I'm more from an engineering perspective, for readers looking for a book from
that direction is Kline's "Calculus: An Intuitive and Physical Approach".

Introductory general biology texts have a lot more variation in how the
material is presented, but have to cover such an incredible amount of facts
that there is actually less effective difference.
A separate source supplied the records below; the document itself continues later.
Context: an optimization exercise on an open-source flow, tuned for small area, a short achievable clock period and few clock cycles. The choices shown serve that exercise and are no tape-out recipe.
In this exercise RTL edits were held to simulation tests only and were not proved equivalent to the original.
Power and IR drop assume default switching activity.

Setup of oak:
==> flow/design.v (excerpt) <==
module sha2_blk_unpack #(
  parameter int reg_w   = sha2_pkg::REG_W,
  parameter int reg_cnt = sha2_pkg::REG_CNT,
  parameter int dec_w   = sha2_pkg::DEC_W
) (
  input  logic                     clk,
  input  logic                     rst,
  input  logic [reg_cnt*reg_w-1:0] blk,
  input  logic                     blk_vld,
  input  logic                     blk_last,
  output logic                     blk_rdy,
  output logic [reg_w-1:0]         pkt,
  output logic                     pkt_vld,
  input  logic                     pkt_rdy,
  output logic [dec_w-1:0]         idx,
  output logic                     msg_done,
  output logic                     len_err
);
Size: roughly 2100 cells after synthesis, about 590 flip-flops, ~590 I/O pins, ~0.023 mm² of cells after synthesis.
clock: 6.0 ns
lec_check: 0
cap_margin: 20
core_margin: 2
core_utilization: 50
place_density: 0.65
setup_slack_margin: 3.2
slew_margin: 20
standard.sh (not shown) runs the stock make flow with config.mk's settings and CLKGATE_MAP_FILE= SYNTH_SCRIPT=/design/flow/synth_recipe.tcl, a recipe that flattens the netlist after the stock synthesis.
==> flow/flow/run.sh <==
#!/bin/bash
# The standard layout with three changes to how it is made:
#  - the port buffers are the smallest buffer cell instead of the flow's default delay buffer;
#  - the clock tree uses smaller buffers in larger clusters, without dummy loads;
#  - the pins of the one input-to-output path (rst, pkt_rdy -> blk_rdy) are placed side by side.
# Each tool's output goes to its own log in the work folder.
set -euo pipefail
export BUFFER_PORTS_ARGS="-buffer_cell sky130_fd_sc_hd__buf_1"
export CTS_ARGS="-sink_clustering_enable -repair_clock_nets -dont_use_dummy_load -buf_list {sky130_fd_sc_hd__clkbuf_4 sky130_fd_sc_hd__clkbuf_8} -sink_clustering_size 16 -sink_clustering_max_diameter 60"
export PRE_IO_PLACEMENT_TCL="$(pwd)/flow/io_pins.tcl"
bash standard.sh finish > standard_make.log 2>&1
==> flow/flow/io_pins.tcl <==
# Keep the pins of the combinational path rst/pkt_rdy -> blk_rdy next to each other.
set_io_pin_constraint -group -order -pin_names {pkt_rdy rst blk_rdy}
oak has completed all stages; timing, DRC and antenna checks passed.
Testbench counts of oak, summed over its fixed seeds: cycles 5,527.
--- input diff oak..pine ---
- swapping 3.2 for 3.35 in SETUP_SLACK_MARGIN
==> flow/flow/run.sh <==
#!/bin/bash
# The standard layout, with the port buffers made of the smallest buffer cell instead of
# the flow's default delay buffer, and a clock tree of smaller buffers without dummy loads.
# Each tool's output goes to its own log in the work folder.
set -euo pipefail
export BUFFER_PORTS_ARGS="-buffer_cell sky130_fd_sc_hd__buf_1"
export CTS_ARGS="-sink_clustering_enable -repair_clock_nets -dont_use_dummy_load -buf_list {sky130_fd_sc_hd__clkbuf_4 sky130_fd_sc_hd__clkbuf_8} -sink_clustering_size 16 -sink_clustering_max_diameter 60"
bash standard.sh finish > standard_make.log 2>&1
removed: flow/flow/io_pins.tcl
Results
- pine against oak: register-to-register slack went up 170 ps; relative contribution of the clock network to total power held; instance area after placement did not really move; total half-perimeter wirelength after legalization and detailed placement has increased.
- The launching element of the worst setup path comes out blk[36] in one run and blk[487] in the other, namely in oak and pine respectively.
> inputs changed (pine -> birch)
- a change of SETUP_SLACK_MARGIN from 3.35 to 3.1
Results
Against pine, net switching power of the design in birch came out better.
Between birch and pine, the total chip power is lower for birch.
pine and birch ended up with roughly the same final-layout clock-cell area share.
Sort birch and pine by number of diodes added for antenna fixing, descending, and pine comes first.
Against pine, birch reports a routed wire length that is lower.
Changes in maple relative to birch:
- changing SETUP_SLACK_MARGIN from 3.1 to 3.3
diff --git a/flow/flow/run.sh b/flow/flow/run.sh
--- a/flow/flow/run.sh
+++ b/flow/flow/run.sh
@@ -2,2 +2,4 @@
-# The standard layout, with the port buffers made of the smallest buffer cell instead of
-# the flow's default delay buffer, and a clock tree of smaller buffers without dummy loads.
+# The standard layout with three changes to how it is made:
+#  - the port buffers are the smallest buffer cell instead of the flow's default delay buffer;
+#  - the clock tree uses smaller buffers in larger clusters, without dummy loads;
+#  - the pins of the one input-to-output path (rst, pkt_rdy -> blk_rdy) are placed side by side.
@@ -7,0 +10 @@
+export PRE_IO_PLACEMENT_TCL="$(pwd)/flow/io_pins.tcl"
==> flow/flow/io_pins.tcl (new file) <==
# Keep the pins of the combinational path rst/pkt_rdy -> blk_rdy next to each other.
set_io_pin_constraint -group -order -pin_names {pkt_rdy rst blk_rdy}
[summary]
Going from birch to maple, final setup slack of the worst path rose by 270 ps, switching power total rose by about 0.5%, design area rose by 280 µm².

* * *

== run 1 ==
sha2_blk_unpack, a different RTL version from the one above (not shown whole).
Size: roughly 2100 cells after synthesis, roughly 590 flip-flops, roughly 22000 µm² of cells after synthesis.
clock: 6.0 ns
lec_check: 0
cap_margin: 20
core_margin: 2
core_utilization: 50
place_density: 0.65
setup_slack_margin: 3.3
slew_margin: 20
==> flow/flow/run.sh <==
#!/bin/bash
# The standard layout with three changes to how it is made:
#  - the port buffers are the smallest buffer cell instead of the flow's default delay buffer;
#  - the clock tree uses smaller buffers in larger clusters, without dummy loads;
#  - the pins of the one input-to-output path (rst, pkt_rdy -> blk_rdy) are placed side by side.
# Each tool's output goes to its own log in the work folder.
set -euo pipefail
export BUFFER_PORTS_ARGS="-buffer_cell sky130_fd_sc_hd__buf_1"
export CTS_ARGS="-sink_clustering_enable -repair_clock_nets -dont_use_dummy_load -buf_list {sky130_fd_sc_hd__clkbuf_4 sky130_fd_sc_hd__clkbuf_8} -sink_clustering_size 16 -sink_clustering_max_diameter 60"
export PRE_IO_PLACEMENT_TCL="$(pwd)/flow/io_pins.tcl"
bash standard.sh finish > standard_make.log 2>&1
==> flow/flow/io_pins.tcl <==
# Keep the pins of the combinational path rst/pkt_rdy -> blk_rdy next to each other.
set_io_pin_constraint -group -order -pin_names {pkt_rdy rst blk_rdy}
Run 1: no failed stages, no open violations at the end
Testbench counts of run 1, summed over its fixed seeds: cycles 5,521.
For run 2, these inputs were changed with respect to run 1:
- a change of SETUP_SLACK_MARGIN from 3.3 to 3.5
==> run summary <==
Run 1 and run 2 all finish clean. NOTE: all-layer global routing usage in run 2 exceeds that of run 1. Looking at critical setup path kind, the in -> out result is from run 2; the in -> reg one comes from run 1. Relative to run 1, the setup slack of run 2 is higher by 0.12 ns. Compare run 1 and run 2 | power spent charging and discharging nets higher: run 2. Relative to run 1, cell-internal power has gone up in run 2.
Modified inputs, run 3 compared to run 2
- SETUP_SLACK_MARGIN now 3.4, was 3.5
### Flow results
- | final weighted congestion in routability-driven placement | run 2 vs run 3 | ≈ equal |
- Run 2 and run 3 ended up with roughly the same sequential standard cell area.
- Run 3 vs. run 2: register-to-register slack saw a decrease, count of multi-input combinational gates neither gained nor lost much, combinational power share moved down, synthesized area level, critical path depth rose 4.
- Run 3 consumes less power than run 2 does.
- Changes observed in run 3 relative to run 2: finished layout cell area -2.2%, largest buffer count on any clock path ~0 delta.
Some biology texts tend to
be more ecologically oriented (Campbell), where others are more cellular and
chemically oriented (Curtis), but the difference tends to get lost somewhat
with the need to cover everything, and the sheer mass of material each HAS to
cover.

You might try Pauling's "General Chemistry" text for a more theoretical
treatment in chemistry.

Both Kline's calculus and Pauling's chemistry texts were from the 1960s and
reprinted by Dover in the 1990s; you might try checking the Dover catalog to
see if there are any more similar reprints out.

------
enum
Michael Spivak's Calculus text:

<http://www.amazon.com/gp/product/0914098918>

------
jpwagner
volume 1 of the best series out there...

[http://www.amazon.com/Calculus-Vol-One-Variable-
Introduction...](http://www.amazon.com/Calculus-Vol-One-Variable-Introduction-
Algebra/dp/0471000051)

------
splat
If you'd like to read a refresher on the calculus of multiple variables, I
think you'd enjoy Div, Grad, Curl and All That. It's in the same sort of
informal style of Feynman's Lectures. It's not rigorous like Rudin, but it
gives you a good intuitive understanding of the subject.